Heterocrossa gonosemana is a species of moth in the family Carposinidae. It is endemic to New Zealand and is found throughout the country. It inhabits native forest. Larvae feed on seeds and fruit of Griselinia lucida and possibly Griselinia littoralis. They can be extremely active when disturbed. This species overwinters as a pupa, enclosed in a cocoon, underneath its host plant. Adults are on the wing from November until February and can be found during the day resting on lichen covered tree trunks where they are well camouflaged. The adult is nocturnal and is attracted to light.

== Taxonomy ==
H. gonosemana was first described by Edward Meyrick in 1882 using material he collected in Dunedin in February. In 1922 Meyrick classified Heterocrossa as a synonym of the genus Carposina. George Hudson, following Meyrick, discussed and illustrated this species under the name Carposina gonosemana in his 1928 publication The Butterflies and Moths of New Zealand. However John S. Dugdale doubted whether the illustration by Hudson of H. gonosemana was based on a specimen of that species. Also in 1928 Alfred Philpott examined the genitalia of male specimens of what were then known as C. gonoseana and C. epomiana and, as a result of that examination and after a discussion with Meyrick, resurrected C. epomiana as a distinct species. In 1978 Elwood Zimmerman argued that the genus Heterocrassa should not be a synonym of Carposina as the genitalia of the species within the genus Heterocrassa are distinctive. In 1988 Dugdale assigned this species back to the genus Heterocrossa. The male lectotype specimen is held at the Natural History Museum, London.

== Description ==
Hudson described the larva of H. gonosemana as follows:

The larva of this species, which feeds on the berries of Griselinia lucida, is about 1/3 inch (13 mm.) in length, extremely stout, cylindrical, tapering suddenly at each end. head small, bright ochreous-brown. Segment 2 also rather small, with conspicuous shining greenish-ochreous plate. General colour pale ochreous-green, more strongly tinged with green on anterior half; tubercles large, conspicuous, especially on thoracic segments, dull green and highly polished, a fine short bristle arising from each tubercle. Dorsal surface of larva dull reddish, more or less clouded with blackish anterior to segment 7. The whole surface of the larva is highly polished.

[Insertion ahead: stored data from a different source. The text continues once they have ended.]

## config.mk

```make
export PLATFORM = sky130hd
export DESIGN_NAME = decode_top
export DESIGN_NICKNAME = d
export VERILOG_FILES = /design/src/design/decode_pkg.sv /design/src/design/decode_if.sv /design/src/design/decode_classify.sv /design/src/design/decode_imm_gen.sv /design/src/design/decode_op_encode.sv /design/src/design/decode_out_reg.sv /design/src/design/decode_top.sv
export VERILOG_INCLUDE_DIRS = /design/src /design/src/design
export SDC_FILE = /design/constraint.sdc
export NUM_CORES = 1
export LEC_CHECK = 0
export ABC_CLOCK_PERIOD_IN_PS = 2750
export BUFFER_PORTS_ARGS = -buffer_cell sky130_fd_sc_hd__buf_2
export CORE_ASPECT_RATIO = 1.2
export CORE_MARGIN = 3
export CORE_UTILIZATION = 53
export CTS_BUF_LIST = sky130_fd_sc_hd__clkbuf_4
export CTS_CLUSTER_SIZE = 10
export DETAILED_ROUTE_END_ITERATION = 6
export PLACE_DENSITY = 0.83
export SYNTH_ARGS = -nofsm -noshare
export SYNTH_HDL_FRONTEND = slang
export SYNTH_SLANG_ARGS = --single-unit
```

## constraint.sdc

```tcl
create_clock -name i_clk -period 2.75 [get_ports i_clk]
set_input_delay 0.55 -clock i_clk [delete_from_list [all_inputs] [get_ports i_clk]]
set_output_delay 0.55 -clock i_clk [all_outputs]
set_load 0.01 [all_outputs]
```

## src/design/decode_settings.svh

```systemverilog
`ifndef DECODE_SETTINGS_SVH
`define DECODE_SETTINGS_SVH

// instruction word and data path
`define DEC_INST_W 32
`define DEC_XLEN 64

// register file index
`define DEC_REG_IDX_W 5

// operation code widths
`define DEC_ALUOP_W 6
`define DEC_MEMOP_W 4
`define DEC_EXCOP_W 4
`define DEC_PCOP_W 3

`endif

```

## src/design/decode_pkg.sv

```systemverilog
`include "decode_settings.svh"

package decode_pkg;

  typedef logic [`DEC_INST_W-1:0]    inst_t;
  typedef logic [`DEC_XLEN-1:0]      imm_t;
  typedef logic [`DEC_REG_IDX_W-1:0] reg_idx_t;
  typedef logic [2:0]                funct3_t;
  typedef logic [6:0]                funct7_t;
  typedef logic [11:0]               funct12_t;

  // major opcode groups, only for opcodes ending in 2'b11
  typedef enum logic [3:0] {
    cls_load, cls_store, cls_branch, cls_jalr, cls_jal,
    cls_op_imm, cls_op, cls_op_imm_32, cls_op_32,
    cls_auipc, cls_lui, cls_system, cls_none
  } inst_class_e;

  typedef enum logic [2:0] {
    fmt_r, fmt_i, fmt_s, fmt_b, fmt_u, fmt_j, fmt_none
  } inst_fmt_e;

  typedef enum logic [`DEC_ALUOP_W-1:0] {
    alu_nop = 0,
    alu_add, alu_sub, alu_xor, alu_or, alu_and,
    alu_sll, alu_srl, alu_sra, alu_sllw, alu_srlw, alu_sraw,
    alu_slt, alu_sltu,
    alu_beq, alu_bne, alu_blt, alu_bge, alu_bltu, alu_bgeu,
    alu_mul, alu_mulh, alu_mulhsu, alu_mulhu, alu_mulw,
    alu_div, alu_divu, alu_rem, alu_remu,
    alu_divw, alu_divuw, alu_remw, alu_remuw
  } alu_op_e;

  typedef enum logic [`DEC_MEMOP_W-1:0] {
    mem_none = 0,
    mem_lb, mem_lh, mem_lw, mem_ld, mem_lbu, mem_lhu, mem_lwu,
    mem_sb, mem_sh, mem_sw, mem_sd
  } mem_op_e;

  // one per class, ebreak split out of system
  typedef enum logic [`DEC_EXCOP_W-1:0] {
    exc_none = 0,
    exc_load, exc_store, exc_branch, exc_jalr, exc_jal,
    exc_op_imm, exc_op, exc_op_imm_32, exc_op_32,
    exc_auipc, exc_lui, exc_system, exc_ebreak
  } exc_op_e;

  typedef enum logic [`DEC_PCOP_W-1:0] {
    pc_inc4 = 0,
    pc_branch,
    pc_jal,
    pc_jalr,
    pc_trap
  } pc_op_e;

endpackage

```

## src/design/decode_if.sv

```systemverilog
`timescale 1ns/10ps
`include "decode_settings.svh"

// split fields of the word being decoded
interface decode_fields_if import decode_pkg::*; ();
  inst_class_e inst_class;
  inst_fmt_e   inst_fmt;
  funct3_t     funct3;
  funct7_t     funct7;
  funct12_t    funct12;
  inst_t       inst;

  modport src (output inst_class, inst_fmt, funct3, funct7, funct12, inst);
  modport dst (input inst_class, inst_fmt, funct3, funct7, funct12, inst);
endinterface

// decoded result ahead of the output register
interface decode_result_if import decode_pkg::*; ();
  reg_idx_t rs1;
  reg_idx_t rs2;
  reg_idx_t rd;
  imm_t     imm;
  alu_op_e  alu_op;
  mem_op_e  mem_op;
  exc_op_e  exc_op;
  pc_op_e   pc_op;
  logic     trap_ecall;
  logic     trap_ebreak;
  logic     trap_mret;

  modport src (
    output rs1, rs2, rd, imm, alu_op, mem_op, exc_op, pc_op,
    output trap_ecall, trap_ebreak, trap_mret
  );
  modport dst (
    input rs1, rs2, rd, imm, alu_op, mem_op, exc_op, pc_op,
    input trap_ecall, trap_ebreak, trap_mret
  );
endinterface

```

## src/design/decode_classify.sv

```systemverilog
`timescale 1ns/10ps
`include "decode_settings.svh"

module decode_classify import decode_pkg::*; (
  input  inst_t        i_inst,
  decode_fields_if.src fields,
  decode_result_if.src result
);

  logic [6:0]  opcode;
  inst_class_e inst_class;
  inst_fmt_e   inst_fmt;
  logic        need_rs1;
  logic        need_rs2;
  logic        need_rd;

  assign opcode = i_inst[6:0];

  // opcode[6:2] picks the group once the low bits say 32-bit encoding
  always_comb begin
    inst_class = cls_none;
    if (opcode[1:0] == 2'b11) begin
      case (opcode[6:2])
        5'b00000: inst_class = cls_load;
        5'b01000: inst_class = cls_store;
        5'b11000: inst_class = cls_branch;
        5'b11001: inst_class = cls_jalr;
        5'b11011: inst_class = cls_jal;
        5'b00100: inst_class = cls_op_imm;
        5'b01100: inst_class = cls_op;
        5'b00110: inst_class = cls_op_imm_32;
        5'b01110: inst_class = cls_op_32;
        5'b00101: inst_class = cls_auipc;
        5'b01101: inst_class = cls_lui;
        5'b11100: inst_class = cls_system;
        default:  inst_class = cls_none;
      endcase
    end
  end

  always_comb begin
    case (inst_class)
      cls_op, cls_op_32: inst_fmt = fmt_r;
      cls_load, cls_op_imm, cls_op_imm_32, cls_jalr, cls_system: inst_fmt = fmt_i;
      cls_store:          inst_fmt = fmt_s;
      cls_branch:         inst_fmt = fmt_b;
      cls_auipc, cls_lui: inst_fmt = fmt_u;
      cls_jal:            inst_fmt = fmt_j;
      default:            inst_fmt = fmt_none;
    endcase
  end

  // which register slots the format actually uses
  assign need_rs1 = inst_fmt inside {fmt_r, fmt_i, fmt_s, fmt_b};
  assign need_rs2 = inst_fmt inside {fmt_r, fmt_s, fmt_b};
  assign need_rd  = inst_fmt inside {fmt_r, fmt_i, fmt_u, fmt_j};

  assign fields.inst       = i_inst;
  assign fields.inst_class = inst_class;
  assign fields.inst_fmt   = inst_fmt;
  assign fields.funct3     = i_inst[14:12];
  assign fields.funct7     = i_inst[31:25];
  assign fields.funct12    = i_inst[31:20];

  assign result.rs1 = need_rs1 ? i_inst[19:15] : '0;
  assign result.rs2 = need_rs2 ? i_inst[24:20] : '0;
  assign result.rd  = need_rd  ? i_inst[11:7]  : '0;

  // an unknown opcode gets no format and touches no register
  always_comb begin
    a_none_class_no_fmt: assert final (inst_class != cls_none ||
      (inst_fmt == fmt_none && result.rs1 == '0 && result.rs2 == '0 && result.rd == '0));
  end

endmodule

```

## src/design/decode_imm_gen.sv

```systemverilog
`timescale 1ns/10ps
`include "decode_settings.svh"

module decode_imm_gen import decode_pkg::*; (
  decode_fields_if.dst fields,
  decode_result_if.src result
);

  inst_t inst;
  imm_t  imm_i;
  imm_t  imm_s;
  imm_t  imm_b;
  imm_t  imm_u;
  imm_t  imm_j;

  assign inst = fields.inst;

  // sign always from bit 31
  assign imm_i = {{(`DEC_XLEN-12){inst[31]}}, inst[31:20]};
  assign imm_s = {{(`DEC_XLEN-12){inst[31]}}, inst[31:25], inst[11:7]};
  assign imm_b = {{(`DEC_XLEN-13){inst[31]}}, inst[31], inst[7], inst[30:25], inst[11:8], 1'b0};
  assign imm_u = {{(`DEC_XLEN-32){inst[31]}}, inst[31:12], 12'b0};
  assign imm_j = {{(`DEC_XLEN-21){inst[31]}}, inst[31], inst[19:12], inst[20], inst[30:21], 1'b0};

  always_comb begin
    case (fields.inst_fmt)
      fmt_i:   result.imm = imm_i;
      fmt_s:   result.imm = imm_s;
      fmt_b:   result.imm = imm_b;
      fmt_u:   result.imm = imm_u;
      fmt_j:   result.imm = imm_j;
      default: result.imm = '0;
    endcase
  end

  // branch and jump targets are halfword aligned
  always_comb begin
    a_bj_even: assert final (!(fields.inst_fmt inside {fmt_b, fmt_j}) || !result.imm[0]);
  end

endmodule

```

## src/design/decode_op_encode.sv

```systemverilog
`timescale 1ns/10ps
`include "decode_settings.svh"

module decode_op_encode import decode_pkg::*; (
  decode_fields_if.dst fields,
  decode_result_if.src result
);

  inst_class_e cls;
  funct3_t     f3;
  funct7_t     f7;
  logic        priv;

  assign cls = fields.inst_class;
  assign f3  = fields.funct3;
  assign f7  = fields.funct7;

  // system with funct3 000 carries the trap encodings in funct12
  assign priv               = (cls == cls_system) && (f3 == 3'b000);
  assign result.trap_ecall  = priv && (fields.funct12 == 12'h000);
  assign result.trap_ebreak = priv && (fields.funct12 == 12'h001);
  assign result.trap_mret   = priv && (fields.funct12 == 12'h302);

  always_comb begin
    result.alu_op = alu_nop;
    case (cls)
      cls_load, cls_store, cls_jal, cls_jalr, cls_auipc, cls_lui: result.alu_op = alu_add;
      cls_branch: begin
        case (f3)
          3'b000:  result.alu_op = alu_beq;
          3'b001:  result.alu_op = alu_bne;
          3'b100:  result.alu_op = alu_blt;
          3'b101:  result.alu_op = alu_bge;
          3'b110:  result.alu_op = alu_bltu;
          3'b111:  result.alu_op = alu_bgeu;
          default: result.alu_op = alu_nop;
        endcase
      end
      cls_op_imm: begin
        case (f3)
          3'b000: result.alu_op = alu_add;
          3'b010: result.alu_op = alu_slt;
          3'b011: result.alu_op = alu_sltu;
          3'b100: result.alu_op = alu_xor;
          3'b110: result.alu_op = alu_or;
          3'b111: result.alu_op = alu_and;
          // shamt is six bits on rv64, funct7[0] belongs to it
          3'b001: if (f7[6:1] == 6'b000000) result.alu_op = alu_sll;
          3'b101: begin
            if (f7[6:1] == 6'b000000) result.alu_op = alu_srl;
            else if (f7[6:1] == 6'b010000) result.alu_op = alu_sra;
          end
          default: result.alu_op = alu_nop;
        endcase
      end
      cls_op_imm_32: begin
        if (f3 == 3'b000) result.alu_op = alu_add;
        else if (f3 == 3'b001 && f7 == 7'b0000000) result.alu_op = alu_sllw;
        else if (f3 == 3'b101 && f7 == 7'b0000000) result.alu_op = alu_srlw;
        else if (f3 == 3'b101 && f7 == 7'b0100000) result.alu_op = alu_sraw;
      end
      cls_op: begin
        if (f7 == 7'b0000001) begin
          case (f3)
            3'b000: result.alu_op = alu_mul;
            3'b001: result.alu_op = alu_mulh;
            3'b010: result.alu_op = alu_mulhsu;
            3'b011: result.alu_op = alu_mulhu;
            3'b100: result.alu_op = alu_div;
            3'b101: result.alu_op = alu_divu;
            3'b110: result.alu_op = alu_rem;
            3'b111: result.alu_op = alu_remu;
          endcase
        end else if (f7 == 7'b0000000) begin
          case (f3)
            3'b000: result.alu_op = alu_add;
            3'b001: result.alu_op = alu_sll;
            3'b010: result.alu_op = alu_slt;
            3'b011: result.alu_op = alu_sltu;
            3'b100: result.alu_op = alu_xor;
            3'b101: result.alu_op = alu_srl;
            3'b110: result.alu_op = alu_or;
            3'b111: result.alu_op = alu_and;
          endcase
        end else if (f7 == 7'b0100000) begin
          if (f3 == 3'b000) result.alu_op = alu_sub;
          else if (f3 == 3'b101) result.alu_op = alu_sra;
        end
      end
      cls_op_32: begin
        if (f7 == 7'b0000001) begin
          case (f3)
            3'b000:  result.alu_op = alu_mulw;
            3'b100:  result.alu_op = alu_divw;
            3'b101:  result.alu_op = alu_divuw;
            3'b110:  result.alu_op = alu_remw;
            3'b111:  result.alu_op = alu_remuw;
            default: result.alu_op = alu_nop;
          endcase
        end else if (f7 == 7'b0000000) begin
          if (f3 == 3'b000) result.alu_op = alu_add;
          else if (f3 == 3'b001) result.alu_op = alu_sllw;
          else if (f3 == 3'b101) result.alu_op = alu_srlw;
        end else if (f7 == 7'b0100000) begin
          if (f3 == 3'b000) result.alu_op = alu_sub;
          else if (f3 == 3'b101) result.alu_op = alu_sraw;
        end
      end
      default: result.alu_op = alu_nop;
    endcase
  end

  always_comb begin
    result.mem_op = mem_none;
    if (cls == cls_load) begin
      case (f3)
        3'b000:  result.mem_op = mem_lb;
        3'b001:  result.mem_op = mem_lh;
        3'b010:  result.mem_op = mem_lw;
        3'b011:  result.mem_op = mem_ld;
        3'b100:  result.mem_op = mem_lbu;
        3'b101:  result.mem_op = mem_lhu;
        3'b110:  result.mem_op = mem_lwu;
        default: result.mem_op = mem_none;
      endcase
    end else if (cls == cls_store) begin
      case (f3)
        3'b000:  result.mem_op = mem_sb;
        3'b001:  result.mem_op = mem_sh;
        3'b010:  result.mem_op = mem_sw;
        3'b011:  result.mem_op = mem_sd;
        default: result.mem_op = mem_none;
      endcase
    end
  end

  always_comb begin
    case (cls)
      cls_load:      result.exc_op = exc_load;
      cls_store:     result.exc_op = exc_store;
      cls_branch:    result.exc_op = exc_branch;
      cls_jalr:      result.exc_op = exc_jalr;
      cls_jal:       result.exc_op = exc_jal;
      cls_op_imm:    result.exc_op = exc_op_imm;
      cls_op:        result.exc_op = exc_op;
      cls_op_imm_32: result.exc_op = exc_op_imm_32;
      cls_op_32:     result.exc_op = exc_op_32;
      cls_auipc:     result.exc_op = exc_auipc;
      cls_lui:       result.exc_op = exc_lui;
      cls_system:    result.exc_op = result.trap_ebreak ? exc_ebreak : exc_system;
      default:       result.exc_op = exc_none;
    endcase
  end

  // priority order, ebreak stays on inc4
  always_comb begin
    if (cls == cls_branch) result.pc_op = pc_branch;
    else if (cls == cls_jal) result.pc_op = pc_jal;
    else if (cls == cls_jalr) result.pc_op = pc_jalr;
    else if (result.trap_ecall || result.trap_mret) result.pc_op = pc_trap;
    else result.pc_op = pc_inc4;
  end

endmodule

```

## src/design/decode_out_reg.sv

```systemverilog
`timescale 1ns/10ps
`include "decode_settings.svh"

module decode_out_reg import decode_pkg::*; (
  input  logic         i_clk,
  input  logic         i_arst_n,
  input  logic         i_valid,
  output logic         o_ready,
  input  logic         i_ready,
  output logic         o_valid,
  decode_result_if.dst d,
  output reg_idx_t     o_rs1,
  output reg_idx_t     o_rs2,
  output reg_idx_t     o_rd,
  output imm_t         o_imm,
  output alu_op_e      o_alu_op,
  output mem_op_e      o_mem_op,
  output exc_op_e      o_exc_op,
  output pc_op_e       o_pc_op,
  output logic         o_trap_ecall,
  output logic         o_trap_ebreak,
  output logic         o_trap_mret
);

  logic load;

  // free when empty or draining this edge
  assign o_ready = !o_valid || i_ready;
  assign load    = i_valid && o_ready;

  always_ff @(posedge i_clk or negedge i_arst_n) begin
    if (!i_arst_n) begin
      o_valid <= 1'b0;
    end else if (load) begin
      o_valid <= 1'b1;
    end else if (i_ready) begin
      o_valid <= 1'b0;
    end
  end

  always_ff @(posedge i_clk) begin
    if (load) begin
      o_rs1         <= d.rs1;
      o_rs2         <= d.rs2;
      o_rd          <= d.rd;
      o_imm         <= d.imm;
      o_alu_op      <= d.alu_op;
      o_mem_op      <= d.mem_op;
      o_exc_op      <= d.exc_op;
      o_pc_op       <= d.pc_op;
      o_trap_ecall  <= d.trap_ecall;
      o_trap_ebreak <= d.trap_ebreak;
      o_trap_mret   <= d.trap_mret;
    end
  end

  a_hold_stalled: assert property (@(posedge i_clk) disable iff (!i_arst_n)
    (o_valid && !i_ready) |=> o_valid && $stable({o_rs1, o_rs2, o_rd, o_imm, o_alu_op,
      o_mem_op, o_exc_op, o_pc_op, o_trap_ecall, o_trap_ebreak, o_trap_mret}))
    else $error("decoded result changed while stalled");

endmodule

```

## src/design/decode_top.sv

```systemverilog
`timescale 1ns/10ps
`include "decode_settings.svh"

module decode_top import decode_pkg::*; (
  input  logic     i_clk,
  input  logic     i_arst_n,
  input  inst_t    i_inst,
  input  logic     i_valid,
  output logic     o_ready,
  input  logic     i_ready,
  output logic     o_valid,
  output reg_idx_t o_rs1,
  output reg_idx_t o_rs2,
  output reg_idx_t o_rd,
  output imm_t     o_imm,
  output alu_op_e  o_alu_op,
  output mem_op_e  o_mem_op,
  output exc_op_e  o_exc_op,
  output pc_op_e   o_pc_op,
  output logic     o_trap_ecall,
  output logic     o_trap_ebreak,
  output logic     o_trap_mret
);

  decode_fields_if fields_if ();
  decode_result_if result_if ();

  // combinational decode
  decode_classify decode_classify_i (
    .i_inst (i_inst),
    .fields (fields_if.src),
    .result (result_if.src)
  );

  decode_imm_gen decode_imm_gen_i (
    .fields (fields_if.dst),
    .result (result_if.src)
  );

  decode_op_encode decode_op_encode_i (
    .fields (fields_if.dst),
    .result (result_if.src)
  );

  // one-entry pipeline register
  decode_out_reg decode_out_reg_i (
    .i_clk         (i_clk),
    .i_arst_n      (i_arst_n),
    .i_valid       (i_valid),
    .o_ready       (o_ready),
    .i_ready       (i_ready),
    .o_valid       (o_valid),
    .d             (result_if.dst),
    .o_rs1         (o_rs1),
    .o_rs2         (o_rs2),
    .o_rd          (o_rd),
    .o_imm         (o_imm),
    .o_alu_op      (o_alu_op),
    .o_mem_op      (o_mem_op),
    .o_exc_op      (o_exc_op),
    .o_pc_op       (o_pc_op),
    .o_trap_ecall  (o_trap_ecall),
    .o_trap_ebreak (o_trap_ebreak),
    .o_trap_mret   (o_trap_mret)
  );

endmodule

```

==> flow_metrics.env, run 1 <==
export IMPL_status="complete, no violations"
export IMPL_grt_first_pass_wirelength_um=18200
export IMPL_clk_insertion_delay_late_ps=420
export IMPL_timing_critical_path_mode_cell="ha_1"
export IMPL_critical_path_cell_chain="buf_2, inv_1, ha_1, and3b_1, a21oi_1, o22ai_1, and2_4, ha_1, buf_4, o32a_2, o21a_1, a22o_1"
export IMPL_drv_cap=0
export IMPL_overflow=0
export IMPL_reg2reg_slack_ps=1420
export IMPL_cts_tree="done"
export IMPL_cp_required_ps=2930
export IMPL_cp_slowest_cell="o32a_2"
export IMPL_synthArstFlopShare_pct=1.47
export IMPL_cts_sinks=68
export IMPL_fin_crit_ps=2570
export IMPL_drtAntennaViolNets=0
export IMPL_crit_buf_inv=3
export IMPL_tightest_slew_ps=696
export IMPL_first_iter_violations=276
export IMPL_crit_path_end="decode_out_reg_i.o_imm[4]"
export IMPL_fmax_mhz=389
export IMPL_pre_cts_ws_ps=-286
export IMPL_criticalPathCategory="input pin to flip-flop"
export IMPL_die_x_um=87.9
export IMPL_pwr_density_cell_nw_per_um2=437
export IMPL_grt_total_usage_pct=25.4
export IMPL_nets=613
export IMPL_gp_congestion=0.941
export IMPL_worstSetupEndpointType="flip-flop"
export IMPL_coreArea_um2=7750
export IMPL_htreeDepth=3
export IMPL_clock_skew_ps=16.9
export IMPL_grt_pass1_vias=3672
export IMPL_grt_max_degree=68
export IMPL_avgSynthCellArea_um2=10.6
export IMPL_rr_startpoint="decode_out_reg_i.o_valid"
export IMPL_cp_top_family="compound AO/OA/AOI/OAI gates"
export IMPL_ir_drop_uv=197
export IMPL_finalHoldViolations=0
export IMPL_worstPathMaxFanout=5
export IMPL_yosys_most_used_dff="edfxtp_1"
export IMPL_synth_edf_count=67
export IMPL_cp_startpoint="i_inst[3]"
export IMPL_io_buffers=136
export IMPL_viasPerCell=5.96
export IMPL_drcViolationCount=0
export IMPL_rsz0062_at_grt="no"
export IMPL_cp_start_kind="input pin"
export IMPL_first_pass_iters=5
export IMPL_comb_power_share_pct=18.6
export IMPL_drive_gt1_share_pct=41.9
export IMPL_rr_worst_depth=3
export IMPL_p_sw_w=0.000692
export IMPL_synth_warnings=0
export IMPL_ys_types=65
export IMPL_antenna_found_initial=0
export IMPL_vias=3893
export IMPL_ys_seq_area_share_pct=47.8
export IMPL_cts_inserted_buffers=9
export IMPL_synth_cells=401
export IMPL_critical_path_arrival_ps=2740
export IMPL_fp_row_count=35
export IMPL_final_cell_count_no_fill=653
export IMPL_netSwitchingFraction_pct=29.4
export IMPL_slowest_delay_ps=410
export IMPL_relSlewSlack_pct=53.3
export IMPL_power_share_clock_pct=30.1
export IMPL_start_util_pct=55.0
export IMPL_hold_class="input pin to flip-flop"
export IMPL_cts_root_buf="clkbuf_4"
export IMPL_avgRoutedWirePerCell_um=18.3
export IMPL_timing_hold_ws_ps=347
export IMPL_synth_fp_nets=458
export IMPL_clock_path_buffers=2
export IMPL_syn_area_um2=4260
export IMPL_dp_hpwl_um=9020
export IMPL_die_area_um2=9160
export IMPL_drv_slew=0
export IMPL_p_leak_nw=2.47
export IMPL_internal_power_w=0.00166
export IMPL_timing_final_crit_share_pct=93.4
export IMPL_num_io_pins=137
export IMPL_worst_path_stages=12
export IMPL_fin_setup_tns_ps=0
export IMPL_r2r_end="decode_out_reg_i.o_exc_op[2]"
export IMPL_clk_pin_slew_ps=120
export IMPL_p_seq_share_pct=51.3
export IMPL_yosys_register_bits=68
export IMPL_finalSetupViolCount=0
export IMPL_finalWorstSetupSlack_ps=182
export IMPL_areaGrowthSynthToFinish_pct=26.3
export IMPL_antenna_cells=0
export IMPL_dpl_cell_count=635
export IMPL_wl_um=11900
export IMPL_die_y_um=104
-- metrics by stage --
stage	power (W)	utilization [%]	cell area, µm²
3_3_place_gp	0.00165	67.1	5200
5_1_grt	0.00245	69.5	5390
2_1_floorplan	0.00148	-	4280
4_1_cts	0.00236	69.1	5360
3_5_place_dp	0.00166	67.1	5200
6_report	0.00235	69.5	5390
-- kinds of logic after synthesis --
group                    synth area share (%)
multiplexers                             1.53
adder cells (fa/ha/maj)                  6.16
AND/OR/NAND/NOR                          14.9
XOR/XNOR                                0.411
flip-flops                               47.8
buffers and inverters                    9.27
AO/OA/AOI/OAI                            20.0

Hudson described the pupa as follows:

The pupa is enclosed in a very tough, oval cocoon, about 1/2 inch (12 mm.) in length, constructed of silk and very fine grains of earth.

The pupa is 8mm in length and is greenish-white in colour. Its abdominal segments are short while the leg and wing cases are unusually large. The cocoon in which the pupa is enclosed is oval in shape and approximately 12mm in length.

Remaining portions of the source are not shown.